Please look carefully at the web address in the URL field of your browser. It should read ‘https://stopbitacleorg.wordpress.com‘. In case you see a web address containing the word ‘bitacle’ or ‘bitacle.org’, you’re not looking at the original page on which this text was posted. If this is the case, the text you are reading right now might be incorrect or out of date. After I place a post on my weblog, I always try to keep published information up to date, or incorporate additional information, which I receive from readers.
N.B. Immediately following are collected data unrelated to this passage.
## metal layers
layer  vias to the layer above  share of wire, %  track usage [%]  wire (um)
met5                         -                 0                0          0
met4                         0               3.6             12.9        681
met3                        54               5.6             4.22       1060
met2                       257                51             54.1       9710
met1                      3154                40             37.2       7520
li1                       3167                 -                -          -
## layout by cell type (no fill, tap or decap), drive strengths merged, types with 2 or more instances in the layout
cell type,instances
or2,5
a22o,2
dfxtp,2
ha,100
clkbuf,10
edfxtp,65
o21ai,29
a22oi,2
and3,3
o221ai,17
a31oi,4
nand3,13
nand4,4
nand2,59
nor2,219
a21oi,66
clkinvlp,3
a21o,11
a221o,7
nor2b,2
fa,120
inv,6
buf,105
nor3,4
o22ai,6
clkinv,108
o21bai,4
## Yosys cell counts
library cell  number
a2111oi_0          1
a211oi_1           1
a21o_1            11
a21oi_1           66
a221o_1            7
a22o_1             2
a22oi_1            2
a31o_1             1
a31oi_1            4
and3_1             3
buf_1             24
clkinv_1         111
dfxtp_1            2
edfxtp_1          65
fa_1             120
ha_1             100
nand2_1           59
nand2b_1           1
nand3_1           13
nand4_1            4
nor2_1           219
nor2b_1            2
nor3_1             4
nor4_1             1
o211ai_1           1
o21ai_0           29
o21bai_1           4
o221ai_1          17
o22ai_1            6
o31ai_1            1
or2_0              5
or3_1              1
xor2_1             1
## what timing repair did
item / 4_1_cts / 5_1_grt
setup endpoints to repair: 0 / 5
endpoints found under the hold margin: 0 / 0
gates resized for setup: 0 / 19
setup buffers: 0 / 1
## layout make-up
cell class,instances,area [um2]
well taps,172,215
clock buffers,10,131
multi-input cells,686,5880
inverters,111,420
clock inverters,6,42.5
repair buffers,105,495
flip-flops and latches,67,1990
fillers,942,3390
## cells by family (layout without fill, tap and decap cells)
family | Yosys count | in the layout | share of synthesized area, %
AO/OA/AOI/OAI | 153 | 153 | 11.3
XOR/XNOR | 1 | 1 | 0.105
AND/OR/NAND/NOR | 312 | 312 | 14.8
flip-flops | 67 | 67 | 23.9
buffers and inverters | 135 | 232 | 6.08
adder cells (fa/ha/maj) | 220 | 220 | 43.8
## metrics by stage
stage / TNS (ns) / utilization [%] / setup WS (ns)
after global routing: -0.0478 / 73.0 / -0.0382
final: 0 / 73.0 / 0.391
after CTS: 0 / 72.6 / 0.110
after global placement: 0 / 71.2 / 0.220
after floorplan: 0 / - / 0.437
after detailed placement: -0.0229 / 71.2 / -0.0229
Source: an optimization exercise on an open RTL-to-GDS flow (aim: a short achievable clock period and few clock cycles). Production flows keep margins and buffers that such runs may drop. Only simulation tests tie the RTL to the original design; equivalence was not proved. No activity file was given, so power comes from the tool's default toggle rates.

--- config.mk ---
export PLATFORM = sky130hd
export DESIGN_NAME = cache_top
export DESIGN_NICKNAME = cache_top
export VERILOG_FILES = /design/flow/design.v
export SDC_FILE = /design/flow/constraint.sdc
export NUM_CORES = 4
export LEC_CHECK = 0
export CAP_MARGIN = 20
export CORE_MARGIN = 2
export CORE_UTILIZATION = 45
export PLACE_DENSITY = 0.6
export SETUP_SLACK_MARGIN = 0.2
export SLEW_MARGIN = 20
--- constraint.sdc ---
create_clock -name core_clock -period 6.5 [get_ports {clk}]
set_input_delay 1.3000 -clock core_clock [delete_from_list [all_inputs] [get_ports {clk}]]
set_output_delay 1.3000 -clock core_clock [all_outputs]
set_load 0.01 [all_outputs]
--- run.sh ---
#!/bin/bash
# synth_recipe.tcl (not shown) runs the flow's synth.tcl, then flattens the netlist and writes it again
# the make line also repeats each setting of config.mk as NAME=value (left out here)
make -C /OpenROAD-flow-scripts/flow DESIGN_CONFIG=/design/flow/config.mk WORK_HOME=/design/flow/orfs CLKGATE_MAP_FILE= SYNTH_SCRIPT=/design/flow/synth_recipe.tcl finish
--- design.v ---
`default_nettype none
package cache_pkg;
	localparam int addr_w = 16;  
	localparam int data_w = 32;
	localparam int offset_w = 2;
	localparam int words_per_line = 1 << offset_w;
	localparam int line_w = data_w * words_per_line;  
	typedef enum logic [1:0] {
		cache_access,
		physical_write,
		physical_read
	} ctrl_state_e;
endpackage
`default_nettype wire
`default_nettype none
module cache_control (
	input  wire  clk,
	input  wire  rst,
	input  logic cpu_stb,
	input  logic cpu_we,
	input  logic tag_hit,
	input  logic victim_valid,
	input  logic victim_dirty,
	input  logic mem_ack,
	output logic cpu_ack,
	output logic load_valid,
	output logic load_dirty,
	output logic clear_dirty,
	output logic load_tag,
	output logic load_data,
	output logic load_lru,
	output logic pmem_addr_sel,
	output logic cache_in_sel,
	output logic mem_cyc,
	output logic mem_stb,
	output logic mem_we
);
	cache_pkg::ctrl_state_e state;
	cache_pkg::ctrl_state_e next_state;
	always_comb begin : state_actions
		cpu_ack = 1'b0;
		load_valid = 1'b0;
		load_dirty = 1'b0;
		clear_dirty = 1'b0;
		load_tag = 1'b0;
		load_data = 1'b0;
		load_lru = 1'b0;
		pmem_addr_sel = 1'b0;
		cache_in_sel = 1'b0;
		mem_cyc = 1'b0;
		mem_stb = 1'b0;
		mem_we = 1'b0;
		case (state)
			cache_pkg::cache_access: begin
				if (cpu_stb && tag_hit) begin
					cpu_ack = 1'b1;  
					load_lru = 1'b1;
					if (cpu_we) begin
						load_data = 1'b1;
						load_dirty = 1'b1;
						cache_in_sel = 1'b1;  
					end
				end
			end
			cache_pkg::physical_read: begin
				mem_cyc = 1'b1;
				mem_stb = 1'b1;
				if (mem_ack) begin
					load_data = 1'b1;
					load_tag = 1'b1;
					load_valid = 1'b1;
					clear_dirty = 1'b1;
				end
			end
			cache_pkg::physical_write: begin
				pmem_addr_sel = 1'b1;  
				mem_cyc = 1'b1;
				mem_stb = 1'b1;
				mem_we = 1'b1;
			end
			default: begin
				cpu_ack = 1'b0;
			end
		endcase
	end
	always_comb begin : next_state_logic
		next_state = state;
		case (state)
			cache_pkg::cache_access: begin
				if (cpu_stb && !tag_hit) begin
					if (victim_valid && victim_dirty)
						next_state = cache_pkg::physical_write;
					else
						next_state = cache_pkg::physical_read;
				end
			end
			cache_pkg::physical_read: begin
				if (mem_ack)
					next_state = cache_pkg::cache_access;  
			end
			cache_pkg::physical_write: begin
				if (mem_ack)
					next_state = cache_pkg::physical_read;
			end
			default: begin
				next_state = cache_pkg::cache_access;
			end
		endcase
	end
	always_ff @(posedge clk) begin : state_reg
		if (rst)
			state <= cache_pkg::cache_access;
		else
			state <= next_state;
	end
endmodule
`default_nettype wire
`default_nettype none
module cache_datapath #(
	parameter int index_w = 3
) (
	input  wire                                             clk,
	input  wire                                             rst,
	input  logic [cache_pkg::addr_w-1:0]                    cpu_adr,
	input  logic [cache_pkg::data_w-1:0]                    cpu_dat_w,
	output logic [cache_pkg::data_w-1:0]                    cpu_dat_r,
	input  logic                                            load_valid,
	input  logic                                            load_dirty,
	input  logic                                            clear_dirty,
	input  logic                                            load_tag,
	input  logic                                            load_data,
	input  logic                                            load_lru,
	input  logic                                            pmem_addr_sel,
	input  logic                                            cache_in_sel,
	output logic                                            tag_hit,
	output logic                                            victim_valid,
	output logic                                            victim_dirty,
	output logic [cache_pkg::addr_w-cache_pkg::offset_w-1:0] mem_adr,
	output logic [cache_pkg::line_w-1:0]                    mem_dat_w,
	input  logic [cache_pkg::line_w-1:0]                    mem_dat_r
);
	localparam int tag_w = cache_pkg::addr_w - index_w - cache_pkg::offset_w;
	localparam int sets = 1 << index_w;
	logic [tag_w-1:0]              tag_arr [2][sets];
	logic [cache_pkg::line_w-1:0]  line_arr [2][sets];
	logic [sets-1:0]               valid_arr [2];
	logic [sets-1:0]               dirty_arr [2];
	logic [sets-1:0]               lru;  
	logic [tag_w-1:0]               req_tag;
	logic [index_w-1:0]             req_index;
	logic [cache_pkg::offset_w-1:0] req_offset;
	logic                           hit0;
	logic                           hit1;
	logic                           hit_way;
	logic                           victim_way;
	logic                           wr_way;
	logic [cache_pkg::line_w-1:0]   rd_line;
	logic [cache_pkg::line_w-1:0]   merged_line;
	logic [cache_pkg::line_w-1:0]   line_in;
	logic [tag_w-1:0]               victim_tag;
	assign req_tag = cpu_adr[cache_pkg::addr_w-1 -: tag_w];
	assign req_index = cpu_adr[cache_pkg::offset_w +: index_w];
	assign req_offset = cpu_adr[cache_pkg::offset_w-1:0];
	assign hit0 = valid_arr[0][req_index] && (tag_arr[0][req_index] == req_tag);
	assign hit1 = valid_arr[1][req_index] && (tag_arr[1][req_index] == req_tag);
	assign tag_hit = hit0 || hit1;
	assign hit_way = hit1;
	assign victim_way = lru[req_index];
	assign victim_valid = valid_arr[victim_way][req_index];
	assign victim_dirty = dirty_arr[victim_way][req_index];
	assign victim_tag = tag_arr[victim_way][req_index];
	assign wr_way = tag_hit ? hit_way : victim_way;
	assign rd_line = line_arr[hit_way][req_index];
	assign cpu_dat_r = rd_line[req_offset*cache_pkg::data_w +: cache_pkg::data_w];
	always_comb begin : word_merge
		for (int w = 0; w < cache_pkg::words_per_line; w++) begin
			if (cache_pkg::offset_w'(w) == req_offset)
				merged_line[w*cache_pkg::data_w +: cache_pkg::data_w] = cpu_dat_w;
			else
				merged_line[w*cache_pkg::data_w +: cache_pkg::data_w] =
					rd_line[w*cache_pkg::data_w +: cache_pkg::data_w];
		end
	end
	assign line_in = cache_in_sel ? merged_line : mem_dat_r;
	assign mem_adr = pmem_addr_sel ? {victim_tag, req_index} : {req_tag, req_index};
	assign mem_dat_w = line_arr[victim_way][req_index];
	always_ff @(posedge clk) begin : status_bits
		if (rst) begin
			valid_arr[0] <= '0;
			valid_arr[1] <= '0;
			dirty_arr[0] <= '0;
			dirty_arr[1] <= '0;
			lru <= '0;
		end else begin
			if (load_valid)
				valid_arr[wr_way][req_index] <= 1'b1;
			if (load_dirty)
				dirty_arr[wr_way][req_index] <= 1'b1;
			else if (clear_dirty)
				dirty_arr[wr_way][req_index] <= 1'b0;
			if (load_lru)
				lru[req_index] <= ~hit_way;  
		end
	end
	always_ff @(posedge clk) begin : storage
		if (load_tag)
			tag_arr[wr_way][req_index] <= req_tag;
		if (load_data)
			line_arr[wr_way][req_index] <= line_in;
	end
endmodule
`default_nettype wire
`default_nettype none
module cache_top #(
	parameter int index_w = 3
) (
	input  wire                                             clk,
	input  wire                                             rst,
	input  logic                                            cpu_cyc,
	input  logic                                            cpu_stb,
	input  logic                                            cpu_we,
	input  logic [cache_pkg::addr_w-1:0]                    cpu_adr,
	input  logic [cache_pkg::data_w-1:0]                    cpu_dat_w,
	output logic [cache_pkg::data_w-1:0]                    cpu_dat_r,
	output logic                                            cpu_ack,
	output logic                                            mem_cyc,
	output logic                                            mem_stb,
	output logic                                            mem_we,
	output logic [cache_pkg::addr_w-cache_pkg::offset_w-1:0] mem_adr,
	output logic [cache_pkg::line_w-1:0]                    mem_dat_w,
	input  logic [cache_pkg::line_w-1:0]                    mem_dat_r,
	input  logic                                            mem_ack
);
	logic load_valid;
	logic load_dirty;
	logic clear_dirty;
	logic load_tag;
	logic load_data;
	logic load_lru;
	logic pmem_addr_sel;
	logic cache_in_sel;
	logic tag_hit;
	logic victim_valid;
	logic victim_dirty;
	cache_control control_i (
		.clk           (clk),
		.rst           (rst),
		.cpu_stb       (cpu_cyc && cpu_stb),  
		.cpu_we        (cpu_we),
		.tag_hit       (tag_hit),
		.victim_valid  (victim_valid),
		.victim_dirty  (victim_dirty),
		.mem_ack       (mem_ack),
		.cpu_ack       (cpu_ack),
		.load_valid    (load_valid),
		.load_dirty    (load_dirty),
		.clear_dirty   (clear_dirty),
		.load_tag      (load_tag),
		.load_data     (load_data),
		.load_lru      (load_lru),
		.pmem_addr_sel (pmem_addr_sel),
		.cache_in_sel  (cache_in_sel),
		.mem_cyc       (mem_cyc),
		.mem_stb       (mem_stb),
		.mem_we        (mem_we)
	);
	cache_datapath #(
		.index_w (index_w)
	) datapath_i (
		.clk           (clk),
		.rst           (rst),
		.cpu_adr       (cpu_adr),
		.cpu_dat_w     (cpu_dat_w),
		.cpu_dat_r     (cpu_dat_r),
		.load_valid    (load_valid),
		.load_dirty    (load_dirty),
		.clear_dirty   (clear_dirty),
		.load_tag      (load_tag),
		.load_data     (load_data),
		.load_lru      (load_lru),
		.pmem_addr_sel (pmem_addr_sel),
		.cache_in_sel  (cache_in_sel),
		.tag_hit       (tag_hit),
		.victim_valid  (victim_valid),
		.victim_dirty  (victim_dirty),
		.mem_adr       (mem_adr),
		.mem_dat_w     (mem_dat_w),
		.mem_dat_r     (mem_dat_r)
	);
endmodule
`default_nettype wire
Source: an optimization exercise on an open RTL-to-GDS flow (aim: small area, a short achievable clock period and few clock cycles). Production flows keep margins and buffers that such runs may drop.
In this exercise RTL edits were held to simulation tests only and were not proved equivalent to the original.
Power is estimated from default activity; no workload was simulated.

Design mul16_top, start of the top module:
module mul16_top (
  input  logic        clk,
  input  logic        rst,
  input  logic        wb_cyc,
  input  logic        wb_stb,
  input  logic        wb_we,
  input  logic [1:0]  wb_adr,
  input  logic [31:0] wb_dat_w,
  output logic [31:0] wb_dat_r,
  output logic        wb_ack
);
export LEC_CHECK = 0
export CAP_MARGIN = 20
export CORE_MARGIN = 2
export CORE_UTILIZATION = 40
export SETUP_SLACK_MARGIN = 3.7
export SLEW_MARGIN = 20
export TNS_END_PERCENT = 5
create_clock -name core_clock -period 6.5 [get_ports {clk}]
standard.sh (not shown) runs the stock make flow with config.mk's settings and CLKGATE_MAP_FILE= SYNTH_SCRIPT=/design/flow/synth_recipe.tcl, a recipe that flattens the netlist after the stock synthesis.
==> flow/flow/run.sh <==
#!/bin/bash
# The standard layout (standard.sh) with two changes:
#  - ports are buffered with sky130_fd_sc_hd__buf_1 instead of the delay
#    buffer that buffer_ports picks by default;
#  - CTS uses small clock buffers and no dummy loads (the tree feeds ~80 flops).
# All tool output goes to standard_flow.log (and ORFS's own logs under orfs/).
set -euo pipefail
export BUFFER_PORTS_ARGS="-buffer_cell sky130_fd_sc_hd__buf_1"
export CTS_ARGS="-sink_clustering_enable -repair_clock_nets -dont_use_dummy_load -buf_list {sky130_fd_sc_hd__clkbuf_4 sky130_fd_sc_hd__clkbuf_8} -root_buf sky130_fd_sc_hd__clkbuf_8"
bash standard.sh "BUFFER_PORTS_ARGS=$BUFFER_PORTS_ARGS" "CTS_ARGS=$CTS_ARGS" finish > standard_flow.log 2>&1
The first run passed the timing, DRC and antenna checks.
Testbench counts at the start, summed over its fixed seeds: cycles 25,600.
You will never find this information on bitacle.org.
P.S. In this particular case, the word ‘bitacle’ is part of the web address ‘stopbitacleorg’ and this might be the only exception on the rule! 😉
In the post Are Bitacle blog thieves too? on lutrov.com, David Martin, claiming to be seo of bitacle, writes that he will answer your question. I don’t believe this, because I’m still waiting for an answer from David Martin, in reply to the message I sent to him.
Report apparent abuse of Google Ads to Google, because bitacle.org uses the content on your weblog to earn money with Google Ads. As many people should inform Google as possible from whom weblog content was stolen. More information at How do I report a policy violation?
We are not the only one with this problem.
- Spoken For: Those Bastards!! (bitacle.org)
- Bitacle: thieves now open for business in the 8th circle of hell
Banning their IP is a bit of a problem because they are changing it. At the moment it’s 22.214.171.124.
The people behind bitacle.org steal content, such as text and images, from other’s weblogs and place it on their own website. Their practices are criminal and/or abusive, because these people violate the copyrights on the original content, of their holders. Not only copyrights are violated, licenses such as those of the Creative Commons are not respected as well.
Stolen content from weblogs is placed on bitacle.org’s website, between commercial messages for which the people behind binacle.org are being paid for by advertisers. At this moment Google places commercial messages on bitacle.org, but this company is requested to reject bitacle.org as their client, because of bitacle.org’s criminal/abusive behaviour.
Stop bitacle.org from stealing the content of weblogs. Take action!